Filed Under (Literature, Stark Raving Mad) by Nathanael on January-11-2006

An interesting note by James Billinger on the Soviet treatment of Hamlet: “A production of Hamlet during the period of the first five-year plan portrayed the Danish prince as a fat and decadent coward who recites ‘to be or not to be’ half-drunk in a bar. A critic of that period went so far as to claim that the real hero of the play was Fortinbras. He alone had a positive goal; and the fact that he came from victory in battle to pronounce the final words of the play symbolized rational, militant modernity triumphing over the ‘feudal morality’ of pointless bloodletting that had dominated the last act prior to his arrival.” (via Dr. Leithart)

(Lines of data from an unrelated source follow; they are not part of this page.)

## src/verilog/id_pkg.sv

```systemverilog
// Decode stage types
// ALU operator, operand selects and the control word handed out by the decoder

`default_nettype none

package id_pkg;

  //////////////////////////////////////////////////////////////////////
  // ALU and operand selects
  //////////////////////////////////////////////////////////////////////

  // Zero encodings double as the decoder defaults
  typedef enum logic [3:0] {
    ALU_ADD,
    ALU_SUB,
    ALU_XOR,
    ALU_OR,
    ALU_AND,
    ALU_SLL,
    ALU_SRL,
    ALU_SRA,
    ALU_SLT,
    ALU_SLTU,
    ALU_EQ,
    ALU_NE,
    ALU_LT,
    ALU_GE,
    ALU_LTU,
    ALU_GEU
  } alu_op_e;

  typedef enum logic [1:0] {
    OP_A_REG_A,
    OP_A_FWD,
    OP_A_CURRPC,
    OP_A_ZERO
  } op_a_sel_e;

  typedef enum logic [2:0] {
    IMM_B_I,
    IMM_B_S,
    IMM_B_B,
    IMM_B_U,
    IMM_B_J,
    IMM_B_INCR_PC,
    IMM_B_INCR_ADDR
  } imm_b_sel_e;

  typedef enum logic {
    OP_B_REG_B,
    OP_B_IMM
  } op_b_sel_e;

  //////////////////////////////////////////////////////////////////////
  // Control words
  //////////////////////////////////////////////////////////////////////

  // Data type 00 word, 01 half, 10 byte
  typedef struct packed {
    logic       req;
    logic       we;
    logic [1:0] data_type;
    logic       sign_ext;
  } lsu_ctrl_t;

  typedef struct packed {
    alu_op_e    alu_op;
    op_a_sel_e  op_a_sel;
    op_b_sel_e  op_b_sel;
    imm_b_sel_e imm_b_sel;
    logic       rf_we;
    logic       branch;
    logic       jump;
    lsu_ctrl_t  lsu;
  } dec_ctrl_t;

endpackage

`default_nettype wire

```

## src/verilog/isa_pkg.sv

```systemverilog
// RV32I instruction set definitions
// Major opcodes, funct3/funct7 codes and the two views of one instruction word

`default_nettype none

package isa_pkg;

  // Machine word and register index widths
  localparam int unsigned XLEN       = 32;
  localparam int unsigned REG_ADDR_W = 5;

  //////////////////////////////////////////////////////////////////////
  // Major opcodes
  //////////////////////////////////////////////////////////////////////

  typedef enum logic [6:0] {
    OPC_LOAD   = 7'h03,
    OPC_OP_IMM = 7'h13,
    OPC_AUIPC  = 7'h17,
    OPC_STORE  = 7'h23,
    OPC_OP     = 7'h33,
    OPC_LUI    = 7'h37,
    OPC_BRANCH = 7'h63,
    OPC_JALR   = 7'h67,
    OPC_JAL    = 7'h6f
  } opcode_e;

  // Register and immediate ALU functions
  localparam logic [2:0] F3_ADD  = 3'b000;
  localparam logic [2:0] F3_SLL  = 3'b001;
  localparam logic [2:0] F3_SLT  = 3'b010;
  localparam logic [2:0] F3_SLTU = 3'b011;
  localparam logic [2:0] F3_XOR  = 3'b100;
  localparam logic [2:0] F3_SR   = 3'b101;
  localparam logic [2:0] F3_OR   = 3'b110;
  localparam logic [2:0] F3_AND  = 3'b111;

  // Branch conditions
  localparam logic [2:0] F3_BEQ  = 3'b000;
  localparam logic [2:0] F3_BNE  = 3'b001;
  localparam logic [2:0] F3_BLT  = 3'b100;
  localparam logic [2:0] F3_BGE  = 3'b101;
  localparam logic [2:0] F3_BLTU = 3'b110;
  localparam logic [2:0] F3_BGEU = 3'b111;

  // Load and store widths, bit 2 marks the unsigned loads
  localparam logic [2:0] F3_B    = 3'b000;
  localparam logic [2:0] F3_H    = 3'b001;
  localparam logic [2:0] F3_W    = 3'b010;
  localparam logic [2:0] F3_BU   = 3'b100;
  localparam logic [2:0] F3_HU   = 3'b101;

  // funct7 for the base ops and for SUB/SRA
  localparam logic [6:0] F7_BASE = 7'h00;
  localparam logic [6:0] F7_ALT  = 7'h20;

  //////////////////////////////////////////////////////////////////////
  // Instruction word views
  //////////////////////////////////////////////////////////////////////

  typedef struct packed {
    logic [6:0]            funct7;
    logic [REG_ADDR_W-1:0] rs2;
    logic [REG_ADDR_W-1:0] rs1;
    logic [2:0]            funct3;
    logic [REG_ADDR_W-1:0] rd;
    opcode_e               opcode;
  } instr_r_t;

  typedef struct packed {
    logic [11:0]           imm;
    logic [REG_ADDR_W-1:0] rs1;
    logic [2:0]            funct3;
    logic [REG_ADDR_W-1:0] rd;
    opcode_e               opcode;
  } instr_i_t;

  // Decoder reads the register view, operand builder the immediate and raw views
  typedef union packed {
    instr_r_t         r;
    instr_i_t         i;
    logic [XLEN-1:0]  raw;
  } instr_u;

endpackage

`default_nettype wire
```

## src/verilog/id_stage.sv

```systemverilog
// RV32I decode stage top level
// Joins the decoder, the operand builder and the stage sequencer

`timescale 1ns/1ps
`default_nettype none

module id_stage #(
  parameter bit RV32E = 1'b0
) (
  input  logic                                clk_i,
  input  logic                                rst_ni,
  input  logic                                instr_valid_i,
  input  isa_pkg::instr_u                     instr_i,
  input  logic [isa_pkg::XLEN-1:0]            pc_i,
  input  logic [isa_pkg::XLEN-1:0]            rf_rdata_a_i,
  input  logic [isa_pkg::XLEN-1:0]            rf_rdata_b_i,
  input  logic                                branch_decision_i,
  input  logic                                lsu_resp_valid_i,
  input  logic                                lsu_addr_incr_req_i,
  input  logic [isa_pkg::XLEN-1:0]            lsu_addr_last_i,
  output id_pkg::alu_op_e                     alu_operator_o,
  output logic [isa_pkg::XLEN-1:0]            alu_operand_a_o,
  output logic [isa_pkg::XLEN-1:0]            alu_operand_b_o,
  output id_pkg::lsu_ctrl_t                   lsu_o,
  output logic [isa_pkg::XLEN-1:0]            lsu_wdata_o,
  output logic [isa_pkg::REG_ADDR_W-1:0]      rf_raddr_a_o,
  output logic [isa_pkg::REG_ADDR_W-1:0]      rf_raddr_b_o,
  output logic                                rf_ren_a_o,
  output logic                                rf_ren_b_o,
  output logic [isa_pkg::REG_ADDR_W-1:0]      rf_waddr_o,
  output logic                                rf_we_o,
  output logic                                branch_set_o,
  output logic                                jump_set_o,
  output logic                                illegal_insn_o,
  output logic                                instr_done_o
);

  import id_pkg::*;

  dec_ctrl_t dec_ctrl;
  logic      illegal_dec;
  logic      rf_ren_a_dec;
  logic      rf_ren_b_dec;
  logic      lsu_req;

  //////////////////////////////////////////////////////////////////////
  // Decode
  //////////////////////////////////////////////////////////////////////

  id_decoder #(
    .RV32E (RV32E)
  ) i_decoder (
    .instr_i      (instr_i),
    .ctrl_o       (dec_ctrl),
    .rf_raddr_a_o (rf_raddr_a_o),
    .rf_raddr_b_o (rf_raddr_b_o),
    .rf_waddr_o   (rf_waddr_o),
    .rf_ren_a_o   (rf_ren_a_dec),
    .rf_ren_b_o   (rf_ren_b_dec),
    .illegal_o    (illegal_dec)
  );

  // Legality is folded in by the decoder, validity here
  assign rf_ren_a_o     = instr_valid_i & rf_ren_a_dec;
  assign rf_ren_b_o     = instr_valid_i & rf_ren_b_dec;
  assign illegal_insn_o = instr_valid_i & illegal_dec;

  //////////////////////////////////////////////////////////////////////
  // Operands
  //////////////////////////////////////////////////////////////////////

  id_operands i_operands (
    .clk_i               (clk_i),
    .instr_valid_i       (instr_valid_i),
    .instr_i             (instr_i),
    .ctrl_i              (dec_ctrl),
    .pc_i                (pc_i),
    .rf_rdata_a_i        (rf_rdata_a_i),
    .rf_rdata_b_i        (rf_rdata_b_i),
    .lsu_addr_last_i     (lsu_addr_last_i),
    .lsu_addr_incr_req_i (lsu_addr_incr_req_i),
    .alu_operand_a_o     (alu_operand_a_o),
    .alu_operand_b_o     (alu_operand_b_o)
  );

  assign alu_operator_o = dec_ctrl.alu_op;

  //////////////////////////////////////////////////////////////////////
  // Sequencing and LSU request
  //////////////////////////////////////////////////////////////////////

  id_sequencer i_sequencer (
    .clk_i             (clk_i),
    .rst_ni            (rst_ni),
    .instr_valid_i     (instr_valid_i),
    .illegal_i         (illegal_dec),
    .ctrl_i            (dec_ctrl),
    .branch_decision_i (branch_decision_i),
    .lsu_resp_valid_i  (lsu_resp_valid_i),
    .lsu_req_o         (lsu_req),
    .branch_set_o      (branch_set_o),
    .jump_set_o        (jump_set_o),
    .rf_we_o           (rf_we_o),
    .instr_done_o      (instr_done_o)
  );

  // Request comes from the sequencer, the access fields from the decoder
  always_comb begin
    lsu_o     = dec_ctrl.lsu;
    lsu_o.req = lsu_req;
  end

  // Store data is rs2 straight from the register file
  assign lsu_wdata_o = rf_rdata_b_i;

endmodule

`default_nettype wire

```

## src/verilog/id_sequencer.sv

```systemverilog
// Decode stage sequencer
// Two-state FSM that stalls taken branches, jumps and memory accesses and
// produces the set pulses, the LSU request and the done strobe

`timescale 1ns/1ps
`default_nettype none

module id_sequencer (
  input  logic              clk_i,
  input  logic              rst_ni,
  input  logic              instr_valid_i,
  input  logic              illegal_i,
  input  id_pkg::dec_ctrl_t ctrl_i,
  input  logic              branch_decision_i,
  input  logic              lsu_resp_valid_i,
  output logic              lsu_req_o,
  output logic              branch_set_o,
  output logic              jump_set_o,
  output logic              rf_we_o,
  output logic              instr_done_o
);

  import id_pkg::*;

  typedef enum logic {
    FIRST_CYCLE,
    MULTI_CYCLE
  } seq_state_e;

  seq_state_e state_q;
  seq_state_e state_d;
  logic       first_cycle;
  logic       branch_set_q;
  logic       branch_set_d;
  logic       stall_mem;
  logic       stall_branch;
  logic       stall_jump;
  logic       stall;

  assign first_cycle = instr_valid_i & (state_q == FIRST_CYCLE);

  //////////////////////////////////////////////////////////////////////
  // Next state
  //////////////////////////////////////////////////////////////////////

  always_comb begin
    state_d      = state_q;
    stall_branch = 1'b0;
    stall_jump   = 1'b0;
    branch_set_d = 1'b0;
    jump_set_o   = 1'b0;

    if (instr_valid_i) begin
      unique case (state_q)
        FIRST_CYCLE: begin
          if (ctrl_i.lsu.req) begin
            state_d = MULTI_CYCLE;
          end else if (ctrl_i.branch) begin
            // Not-taken branch finishes right away
            state_d      = branch_decision_i ? MULTI_CYCLE : FIRST_CYCLE;
            stall_branch = branch_decision_i;
            branch_set_d = branch_decision_i;
          end else if (ctrl_i.jump) begin
            state_d    = MULTI_CYCLE;
            stall_jump = 1'b1;
            jump_set_o = 1'b1;
          end
        end
        // Branch and jump end here, memory ops wait for the response
        default: state_d = stall_mem ? MULTI_CYCLE : FIRST_CYCLE;
      endcase
    end
  end

  always_ff @(posedge clk_i or negedge rst_ni) begin
    if (!rst_ni) begin
      state_q      <= FIRST_CYCLE;
      branch_set_q <= 1'b0;
    end else begin
      // Branch set goes out one cycle after the decision
      branch_set_q <= branch_set_d;
      if (instr_valid_i) begin
        state_q <= state_d;
      end
    end
  end

  //////////////////////////////////////////////////////////////////////
  // Stalls and gated outputs
  //////////////////////////////////////////////////////////////////////

  // Memory ops always stall the request cycle, then until the response
  assign stall_mem = instr_valid_i & ctrl_i.lsu.req & (~lsu_resp_valid_i | first_cycle);
  assign stall     = stall_mem | stall_branch | stall_jump;

  assign instr_done_o = instr_valid_i & ~stall;
  assign lsu_req_o    = ctrl_i.lsu.req & first_cycle;
  assign branch_set_o = branch_set_q;
  assign rf_we_o      = instr_done_o & ctrl_i.rf_we & ~illegal_i;

  // Decoder flags at most one multicycle kind
  seq_kind_onehot_a: assert property (@(posedge clk_i) disable iff (!rst_ni)
      $onehot0({ctrl_i.branch, ctrl_i.jump, ctrl_i.lsu.req}));

  seq_multi_stalls_a: assert property (@(posedge clk_i) disable iff (!rst_ni)
      instr_valid_i && state_q == FIRST_CYCLE && state_d == MULTI_CYCLE |-> stall);

  // Illegal words finish in their first cycle
  seq_illegal_no_stall_a: assert property (@(posedge clk_i) disable iff (!rst_ni)
      instr_valid_i && illegal_i |-> !stall);

endmodule

`default_nettype wire

```

## src/verilog/id_operands.sv

```systemverilog
// ALU operand builder
// Sign-extends the immediates and muxes operands A and B, with the
// second-address override for misaligned loads and stores

`timescale 1ns/1ps
`default_nettype none

module id_operands (
  input  logic                      clk_i,
  input  logic                      instr_valid_i,
  input  isa_pkg::instr_u           instr_i,
  input  id_pkg::dec_ctrl_t         ctrl_i,
  input  logic [isa_pkg::XLEN-1:0]  pc_i,
  input  logic [isa_pkg::XLEN-1:0]  rf_rdata_a_i,
  input  logic [isa_pkg::XLEN-1:0]  rf_rdata_b_i,
  input  logic [isa_pkg::XLEN-1:0]  lsu_addr_last_i,
  input  logic                      lsu_addr_incr_req_i,
  output logic [isa_pkg::XLEN-1:0]  alu_operand_a_o,
  output logic [isa_pkg::XLEN-1:0]  alu_operand_b_o
);

  import isa_pkg::*;
  import id_pkg::*;

  logic [XLEN-1:0] imm_i_type;
  logic [XLEN-1:0] imm_s_type;
  logic [XLEN-1:0] imm_b_type;
  logic [XLEN-1:0] imm_u_type;
  logic [XLEN-1:0] imm_j_type;
  logic [XLEN-1:0] imm_b;
  op_a_sel_e       op_a_sel;
  op_b_sel_e       op_b_sel;
  imm_b_sel_e      imm_b_sel;

  //////////////////////////////////////////////////////////////////////
  // Immediates
  //////////////////////////////////////////////////////////////////////

  assign imm_i_type = {{20{instr_i.i.imm[11]}}, instr_i.i.imm};
  // S, B, U and J fields are scattered over the raw word
  assign imm_s_type = {{20{instr_i.raw[31]}}, instr_i.raw[31:25], instr_i.raw[11:7]};
  assign imm_b_type = {{19{instr_i.raw[31]}}, instr_i.raw[31], instr_i.raw[7],
                       instr_i.raw[30:25], instr_i.raw[11:8], 1'b0};
  assign imm_u_type = {instr_i.raw[31:12], 12'b0};
  assign imm_j_type = {{12{instr_i.raw[31]}}, instr_i.raw[19:12], instr_i.raw[20],
                       instr_i.raw[30:21], 1'b0};

  // Misaligned second access adds 4 to the last LSU address
  assign op_a_sel  = lsu_addr_incr_req_i ? OP_A_FWD        : ctrl_i.op_a_sel;
  assign op_b_sel  = lsu_addr_incr_req_i ? OP_B_IMM        : ctrl_i.op_b_sel;
  assign imm_b_sel = lsu_addr_incr_req_i ? IMM_B_INCR_ADDR : ctrl_i.imm_b_sel;

  //////////////////////////////////////////////////////////////////////
  // Operand muxes
  //////////////////////////////////////////////////////////////////////

  always_comb begin
    unique case (op_a_sel)
      OP_A_REG_A:  alu_operand_a_o = rf_rdata_a_i;
      OP_A_FWD:    alu_operand_a_o = lsu_addr_last_i;
      OP_A_CURRPC: alu_operand_a_o = pc_i;
      default:     alu_operand_a_o = '0;
    endcase
  end

  // No compressed instructions so both increments are a full word
  always_comb begin
    unique case (imm_b_sel)
      IMM_B_I:         imm_b = imm_i_type;
      IMM_B_S:         imm_b = imm_s_type;
      IMM_B_B:         imm_b = imm_b_type;
      IMM_B_U:         imm_b = imm_u_type;
      IMM_B_J:         imm_b = imm_j_type;
      IMM_B_INCR_PC:   imm_b = 32'h4;
      IMM_B_INCR_ADDR: imm_b = 32'h4;
      default:         imm_b = 32'h4;
    endcase
  end

  assign alu_operand_b_o = (op_b_sel == OP_B_IMM) ? imm_b : rf_rdata_b_i;

  // Decoder output after the override must name a real immediate
  imm_b_sel_legal_a: assert property (@(posedge clk_i) instr_valid_i |->
      imm_b_sel inside {IMM_B_I, IMM_B_S, IMM_B_B, IMM_B_U, IMM_B_J,
                        IMM_B_INCR_PC, IMM_B_INCR_ADDR});

endmodule

`default_nettype wire

```

## src/verilog/id_decoder.sv

```systemverilog
// RV32I instruction decoder
// Turns one instruction word into the control word, register addresses and
// an illegal flag, with the RV32E register limit as an option

`timescale 1ns/1ps
`default_nettype none

module id_decoder #(
  parameter bit RV32E = 1'b0
) (
  input  isa_pkg::instr_u                     instr_i,
  output id_pkg::dec_ctrl_t                   ctrl_o,
  output logic [isa_pkg::REG_ADDR_W-1:0]      rf_raddr_a_o,
  output logic [isa_pkg::REG_ADDR_W-1:0]      rf_raddr_b_o,
  output logic [isa_pkg::REG_ADDR_W-1:0]      rf_waddr_o,
  output logic                                rf_ren_a_o,
  output logic                                rf_ren_b_o,
  output logic                                illegal_o
);

  import isa_pkg::*;
  import id_pkg::*;

  dec_ctrl_t  ctrl;
  logic       ren_a;
  logic       ren_b;
  logic       illegal_enc;
  logic       illegal_reg;
  logic       alt;
  logic       f7_ok;
  logic [2:0] f3;
  logic [1:0] mem_type;

  assign f3    = instr_i.r.funct3;
  // funct7 of 0x20 selects SUB and SRA
  assign alt   = instr_i.r.funct7 == F7_ALT;
  assign f7_ok = (instr_i.r.funct7 == F7_BASE) | alt;

  // Byte, half and word map to 10, 01 and 00
  assign mem_type = {~f3[1] & ~f3[0], f3[0]};

  //////////////////////////////////////////////////////////////////////
  // Opcode decode
  //////////////////////////////////////////////////////////////////////

  always_comb begin
    // All-zero word is ADD on register operands with nothing enabled
    ctrl        = '0;
    ren_a       = 1'b0;
    ren_b       = 1'b0;
    illegal_enc = 1'b0;

    unique case (instr_i.r.opcode)
      OPC_OP, OPC_OP_IMM: begin
        ctrl.rf_we = 1'b1;
        ren_a      = 1'b1;
        unique case (f3)
          F3_ADD:  ctrl.alu_op = (instr_i.r.opcode == OPC_OP && alt) ? ALU_SUB : ALU_ADD;
          F3_SLL:  ctrl.alu_op = ALU_SLL;
          F3_SLT:  ctrl.alu_op = ALU_SLT;
          F3_SLTU: ctrl.alu_op = ALU_SLTU;
          F3_XOR:  ctrl.alu_op = ALU_XOR;
          F3_SR:   ctrl.alu_op = alt ? ALU_SRA : ALU_SRL;
          F3_OR:   ctrl.alu_op = ALU_OR;
          default: ctrl.alu_op = ALU_AND;
        endcase
        if (instr_i.r.opcode == OPC_OP) begin
          ren_b = 1'b1;
          // Only ADD and the right shift have an alternate form
          illegal_enc = ~f7_ok | (alt & (f3 != F3_ADD) & (f3 != F3_SR));
        end else begin
          ctrl.op_b_sel  = OP_B_IMM;
          ctrl.imm_b_sel = IMM_B_I;
          // Shift immediates keep funct7 in the upper bits
          if (f3 == F3_SLL) begin
            illegal_enc = instr_i.r.funct7 != F7_BASE;
          end else if (f3 == F3_SR) begin
            illegal_enc = ~f7_ok;
          end
        end
      end

      OPC_LUI, OPC_AUIPC: begin
        ctrl.rf_we     = 1'b1;
        ctrl.op_a_sel  = (instr_i.r.opcode == OPC_LUI) ? OP_A_ZERO : OP_A_CURRPC;
        ctrl.op_b_sel  = OP_B_IMM;
        ctrl.imm_b_sel = IMM_B_U;
      end

      OPC_LOAD: begin
        ctrl.rf_we              = 1'b1;
        ctrl.op_b_sel           = OP_B_IMM;
        ctrl.lsu.req            = 1'b1;
        ctrl.lsu.data_type      = mem_type;
        ctrl.lsu.sign_ext       = ~f3[2];
        ren_a                   = 1'b1;
        illegal_enc = !(f3 inside {F3_B, F3_H, F3_W, F3_BU, F3_HU});
      end

      OPC_STORE: begin
        ctrl.op_b_sel      = OP_B_IMM;
        ctrl.imm_b_sel     = IMM_B_S;
        ctrl.lsu.req       = 1'b1;
        ctrl.lsu.we        = 1'b1;
        ctrl.lsu.data_type = mem_type;
        ren_a              = 1'b1;
        ren_b              = 1'b1;
        illegal_enc        = !(f3 inside {F3_B, F3_H, F3_W});
      end

      OPC_BRANCH: begin
        // ALU adds PC and offset, the comparison travels as the operator
        ctrl.branch    = 1'b1;
        ctrl.op_a_sel  = OP_A_CURRPC;
        ctrl.op_b_sel  = OP_B_IMM;
        ctrl.imm_b_sel = IMM_B_B;
        ren_a          = 1'b1;
        ren_b          = 1'b1;
        unique case (f3)
          F3_BEQ:  ctrl.alu_op = ALU_EQ;
          F3_BNE:  ctrl.alu_op = ALU_NE;
          F3_BLT:  ctrl.alu_op = ALU_LT;
          F3_BGE:  ctrl.alu_op = ALU_GE;
          F3_BLTU: ctrl.alu_op = ALU_LTU;
          F3_BGEU: ctrl.alu_op = ALU_GEU;
          default: illegal_enc = 1'b1;
        endcase
      end

      OPC_JAL: begin
        ctrl.jump      = 1'b1;
        ctrl.rf_we     = 1'b1;
        ctrl.op_a_sel  = OP_A_CURRPC;
        ctrl.op_b_sel  = OP_B_IMM;
        ctrl.imm_b_sel = IMM_B_J;
      end

      OPC_JALR: begin
        ctrl.jump     = 1'b1;
        ctrl.rf_we    = 1'b1;
        ctrl.op_b_sel = OP_B_IMM;
        ren_a         = 1'b1;
        illegal_enc   = f3 != 3'b000;
      end

      default: illegal_enc = 1'b1;
    endcase
  end

  //////////////////////////////////////////////////////////////////////
  // Legality and outputs
  //////////////////////////////////////////////////////////////////////

  // x16 to x31 do not exist on RV32E
  assign illegal_reg = RV32E & ((ren_a & instr_i.r.rs1[REG_ADDR_W-1]) |
                                (ren_b & instr_i.r.rs2[REG_ADDR_W-1]) |
                                (ctrl.rf_we & instr_i.r.rd[REG_ADDR_W-1]));

  assign illegal_o = illegal_enc | illegal_reg;

  // Illegal words never start a branch, jump or memory access
  always_comb begin
    ctrl_o         = ctrl;
    ctrl_o.branch  = ctrl.branch & ~illegal_o;
    ctrl_o.jump    = ctrl.jump & ~illegal_o;
    ctrl_o.lsu.req = ctrl.lsu.req & ~illegal_o;
  end

  assign rf_raddr_a_o = instr_i.r.rs1;
  assign rf_raddr_b_o = instr_i.r.rs2;
  assign rf_waddr_o   = instr_i.r.rd;
  assign rf_ren_a_o   = ren_a & ~illegal_o;
  assign rf_ren_b_o   = ren_b & ~illegal_o;

endmodule

`default_nettype wire

```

Actually, the more interesting and applicable portions of Billinger’s thoughts on Russia and Hamlet have to do with the Christology of the play. You can find that too at Leithart’s site.


TulipGirl on January 14th, 2006 at 8:02 pm

Russian/Soviet culture. . . It’s just so. . . so. . . hard to put into words. . .

Ellen on January 26th, 2006 at 7:55 pm

My job is getting to me. I automatically reached for a pencil to write “Byt’ il’ ne byt’, vot v chem vopros”

Correct Library of Congress transliteration, boo-yah!

TulipGirl on February 12th, 2006 at 11:20 pm

I was never good at transliteration. And I’m lousy at typing in Russian. So when I e-mail friends po-russki, I type with latin letters and lousy translit. *L* At least they are tolerant.